Task to carry out
Go through the listing below from its first line and repeat each line exactly, ending at the line containing "export LEC_CHECK = 0" and including it.

Task input

==> config.mk <==
export PLATFORM = sky130hd
export DESIGN_NAME = morse_encoder
export DESIGN_NICKNAME = d
export VERILOG_FILES = /design/src/rtl/morse_encoder.sv
export SDC_FILE = /design/constraint.sdc
export NUM_CORES = 1
export LEC_CHECK = 0
export CELL_PAD_IN_SITES_DETAIL_PLACEMENT = 1
export CELL_PAD_IN_SITES_GLOBAL_PLACEMENT = 1
export CORE_MARGIN = 5
export CORE_UTILIZATION = 40
export DETAILED_ROUTE_END_ITERATION = 10
export PLACE_DENSITY = 0.79
export SLEW_MARGIN = 15
export SYNTH_ARGS = -nofsm -noshare
export SYNTH_HDL_FRONTEND = slang
export SYNTH_SLANG_ARGS = --single-unit
export TNS_END_PERCENT = 20
==> constraint.sdc <==
create_clock -name clk -period 6.1 [get_ports clk]
set_input_delay 0.915 -clock clk [delete_from_list [all_inputs] [get_ports clk]]
set_output_delay 0.915 -clock clk [all_outputs]
set_load 0.01 [all_outputs]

Exercise result
==> config.mk <==
export PLATFORM = sky130hd
export DESIGN_NAME = morse_encoder
export DESIGN_NICKNAME = d
export VERILOG_FILES = /design/src/rtl/morse_encoder.sv
export SDC_FILE = /design/constraint.sdc
export NUM_CORES = 1
export LEC_CHECK = 0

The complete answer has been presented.